徳島市上八万町の川西遺跡にある河川跡の川岸から、鎌倉から室町時代にかけて修理や拡張を
繰り返しながら構築された石積み護岸遺構が見つかり、県教委が11日発表した。
築造開始は鎌倉初期で、河川の同様の護岸としては国内最古とみられ、
県教委は「わが国の治水技術の発達を考える上で重要」と注目している。
護岸遺構は川に沿った長さが東西45メートル、幅は南北10メートル、高さは最大1・5メートル。
石積みに盛り土を行い、石留め杭などで護岸施設を補強。
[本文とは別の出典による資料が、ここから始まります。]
==> config.mk <==
export PLATFORM = sky130hd
export DESIGN_NAME = draw_port_arbiter
export DESIGN_NICKNAME = d
export VERILOG_FILES = /design/src/rtl/draw_arb_pkg.sv /design/src/rtl/arb_pick.sv /design/src/rtl/draw_port_arbiter.sv
export SDC_FILE = /design/constraint.sdc
export NUM_CORES = 1
export LEC_CHECK = 0
export ABC_AREA = 0
export BUFFER_PORTS_ARGS = -buffer_cell sky130_fd_sc_hd__buf_2
export CORE_AREA = 2 2 102 104
export DETAILED_ROUTE_END_ITERATION = 8
export DIE_AREA = 0 0 104 106
export MAX_ROUTING_LAYER = met4
export PLACE_DENSITY = 0.77
export SLEW_MARGIN = 5
export SYNTH_ARGS = -nofsm -noshare
export SYNTH_HDL_FRONTEND = slang
export SYNTH_SLANG_ARGS = --single-unit
==> constraint.sdc <==
create_clock -name clock -period 2.75 [get_ports clock]
set_input_delay 0.1375 -clock clock [delete_from_list [all_inputs] [get_ports clock]]
set_output_delay 0.1375 -clock clock [all_outputs]
set_load 0.05 [all_outputs]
川の中洲に向けて東西5・5メートル、
南北15メートル以上と推測される突き出し部も確認されているが、こうした形状は河川遺跡では類例がないという。
周辺からは、寺院建築に見られる平安末期の軒平瓦や軒丸瓦のほか、将棋の駒、漆器椀(わん)なども出土。
木製品の中には製作途中のものも含まれ、木製品の生産工房や木材の加工場を統括する寺院勢力が
遺跡近くに存在し、製品の出荷や物資集積のために石積み護岸を整備、船着き場として利用していたことが考えられるという。
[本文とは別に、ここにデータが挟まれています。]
$ cat src/rtl/prog_loader_stream.sv
// Boot loader: packs a 32-bit word stream into imem lines, then writes a dmem block.
// Optional trailing checksum word when LOADER_CHECKSUM_EN is defined.
module prog_loader_stream #(
   parameter int INSN_LEN    = 32,
   parameter int FETCH_WIDTH = 4,
   parameter int IMEM_AW     = 9,
   parameter int DMEM_AW     = 30,
   parameter int IMEM_LINES  = 512,
   parameter int DMEM_WORDS  = 0
) (
   input  logic                            clk,
   input  logic                            reset,
   input  logic                            start,
   input  logic                            in_valid,
   output logic                            in_ready,
   input  logic [INSN_LEN-1:0]             in_data,
   output logic                            loading,
   output logic                            core_reset,
   output logic                            imem_we,
   output logic [IMEM_AW-1:0]              imem_addr,
   output logic [FETCH_WIDTH*INSN_LEN-1:0] imem_wdata,
   output logic                            dmem_we,
   output logic [DMEM_AW-1:0]              dmem_addr,
   output logic [INSN_LEN-1:0]             dmem_wdata,
   output logic                            done,
   output logic                            err
);

   localparam int LINE_W = FETCH_WIDTH * INSN_LEN;
   localparam int BEAT_W = (FETCH_WIDTH > 1) ? $clog2(FETCH_WIDTH) : 1;
   localparam logic [BEAT_W-1:0]  LAST_BEAT = BEAT_W'(FETCH_WIDTH - 1);
   localparam logic [IMEM_AW-1:0] LAST_LINE = IMEM_AW'(IMEM_LINES - 1);
   localparam logic [DMEM_AW-1:0] LAST_WORD = DMEM_AW'((DMEM_WORDS > 0) ? DMEM_WORDS - 1 : 0);

   typedef enum logic [2:0] {
      IDLE,
      L_IMEM,
      L_DMEM,
`ifdef LOADER_CHECKSUM_EN
      CHK,
      ERR,
`endif
      FLUSH,
      DONE
   } state_t;

   // Where the final data beat leads: checksum word or straight to the write flush.
`ifdef LOADER_CHECKSUM_EN
   localparam state_t DATA_END = CHK;
`else
   localparam state_t DATA_END = FLUSH;
`endif

   state_t               state_q, state_d;
   logic [BEAT_W-1:0]    beatCnt_q, beatCnt_d;
   logic [IMEM_AW-1:0]   lineCnt_q, lineCnt_d;
   logic [DMEM_AW-1:0]   wordCnt_q, wordCnt_d;
   logic [LINE_W-1:0]    lineBuf_q, lineBuf_d, lineIns;
   logic                 imemWe_q, imemWe_d;
   logic [IMEM_AW-1:0]   imemAddr_q, imemAddr_d;
   logic [LINE_W-1:0]    imemWdata_q, imemWdata_d;
   logic                 dmemWe_q, dmemWe_d;
   logic [DMEM_AW-1:0]   dmemAddr_q, dmemAddr_d;
   logic [INSN_LEN-1:0]  dmemWdata_q, dmemWdata_d;
   logic                 inReady_q, loading_q, coreReset_q, done_q;
   logic                 fire, canStart;
`ifdef LOADER_CHECKSUM_EN
   logic [INSN_LEN-1:0]  sum_q, sum_d;
   logic                 err_q;
`endif

   always_comb begin
      state_d     = state_q;
      beatCnt_d   = beatCnt_q;
      lineCnt_d   = lineCnt_q;
      wordCnt_d   = wordCnt_q;
      lineBuf_d   = lineBuf_q;
      imemWe_d    = 1'b0;
      imemAddr_d  = imemAddr_q;
      imemWdata_d = imemWdata_q;
      dmemWe_d    = 1'b0;
      dmemAddr_d  = dmemAddr_q;
      dmemWdata_d = dmemWdata_q;
`ifdef LOADER_CHECKSUM_EN
      sum_d       = sum_q;
`endif
      fire     = in_valid & inReady_q;
      canStart = (state_q == IDLE) || (state_q == DONE)
`ifdef LOADER_CHECKSUM_EN
                 || (state_q == ERR)
`endif
                 ;

      lineIns = lineBuf_q;
      for (int k = 0; k < FETCH_WIDTH; k++)
         if (beatCnt_q == BEAT_W'(k)) lineIns[k*INSN_LEN +: INSN_LEN] = in_data;

      if (canStart && start) begin
         state_d   = L_IMEM;
         beatCnt_d = '0;
         lineCnt_d = '0;
         wordCnt_d = '0;
         lineBuf_d = '0;
`ifdef LOADER_CHECKSUM_EN
         sum_d     = '0;
`endif
      end else begin
         case (state_q)
            L_IMEM: if (fire) begin
`ifdef LOADER_CHECKSUM_EN
               sum_d = sum_q + in_data;
`endif
               if (beatCnt_q == LAST_BEAT) begin
                  beatCnt_d   = '0;
                  lineBuf_d   = '0;
                  imemWe_d    = 1'b1;
                  imemAddr_d  = lineCnt_q;
                  imemWdata_d = lineIns;
                  // The last line leaves the counter in place so a full-depth load never wraps.
                  if (lineCnt_q == LAST_LINE)
                     state_d = (DMEM_WORDS == 0) ? DATA_END : L_DMEM;
                  else
                     lineCnt_d = lineCnt_q + IMEM_AW'(1);
               end else begin
                  beatCnt_d = beatCnt_q + BEAT_W'(1);
                  lineBuf_d = lineIns;
               end
            end
            L_DMEM: if (fire) begin
`ifdef LOADER_CHECKSUM_EN
               sum_d = sum_q + in_data;
`endif
               dmemWe_d    = 1'b1;
               dmemAddr_d  = wordCnt_q;
               dmemWdata_d = in_data;
               if (wordCnt_q == LAST_WORD) state_d = DATA_END;
               else wordCnt_d = wordCnt_q + DMEM_AW'(1);
            end
`ifdef LOADER_CHECKSUM_EN
            CHK: if (fire) state_d = (in_data == sum_q) ? FLUSH : ERR;
`endif
            FLUSH:   state_d = DONE;
            default: ;
         endcase
      end
   end

   // Outputs are registered decodes of the next state so they change with the state.
   always_ff @(posedge clk) begin
      if (reset) begin
         state_q     <= IDLE;
         beatCnt_q   <= '0;
         lineCnt_q   <= '0;
         wordCnt_q   <= '0;
         lineBuf_q   <= '0;
         imemWe_q    <= 1'b0;
         imemAddr_q  <= '0;
         imemWdata_q <= '0;
         dmemWe_q    <= 1'b0;
         dmemAddr_q  <= '0;
         dmemWdata_q <= '0;
         inReady_q   <= 1'b0;
         loading_q   <= 1'b0;
         coreReset_q <= 1'b1;
         done_q      <= 1'b0;
`ifdef LOADER_CHECKSUM_EN
         sum_q       <= '0;
         err_q       <= 1'b0;
`endif
      end else begin
         state_q     <= state_d;
         beatCnt_q   <= beatCnt_d;
         lineCnt_q   <= lineCnt_d;
         wordCnt_q   <= wordCnt_d;
         lineBuf_q   <= lineBuf_d;
         imemWe_q    <= imemWe_d;
         imemAddr_q  <= imemAddr_d;
         imemWdata_q <= imemWdata_d;
         dmemWe_q    <= dmemWe_d;
         dmemAddr_q  <= dmemAddr_d;
         dmemWdata_q <= dmemWdata_d;
`ifdef LOADER_CHECKSUM_EN
         inReady_q   <= (state_d == L_IMEM) || (state_d == L_DMEM) || (state_d == CHK);
         loading_q   <= (state_d == L_IMEM) || (state_d == L_DMEM) || (state_d == CHK) ||
                        (state_d == FLUSH);
         sum_q       <= sum_d;
         err_q       <= (state_d == ERR);
`else
         inReady_q   <= (state_d == L_IMEM) || (state_d == L_DMEM);
         loading_q   <= (state_d == L_IMEM) || (state_d == L_DMEM) || (state_d == FLUSH);
`endif
         coreReset_q <= (state_d != DONE);
         done_q      <= (state_d == DONE);
      end
   end

   // Strobes are masked during reset so a line completed just before reset is dropped.
   assign imem_we    = imemWe_q & ~reset;
   assign dmem_we    = dmemWe_q & ~reset;
   assign imem_addr  = imemAddr_q;
   assign imem_wdata = imemWdata_q;
   assign dmem_addr  = dmemAddr_q;
   assign dmem_wdata = dmemWdata_q;
   assign in_ready   = inReady_q;
   assign loading    = loading_q;
   assign core_reset = coreReset_q;
   assign done       = done_q;
`ifdef LOADER_CHECKSUM_EN
   assign err        = err_q;
`else
   assign err        = 1'b0;
`endif

endmodule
県教委は「鎌倉から室町前半の約250年間の石積み護岸の変遷をたどることができ、
治水や土木技術の歴史を考える上で極めて重要な遺構といえる」としている。
現地説明会は14日午前10時〜正午と午後1〜3時。
現場へはJR徳島駅からバスで西光寺橋バス停」下車。雨天決行。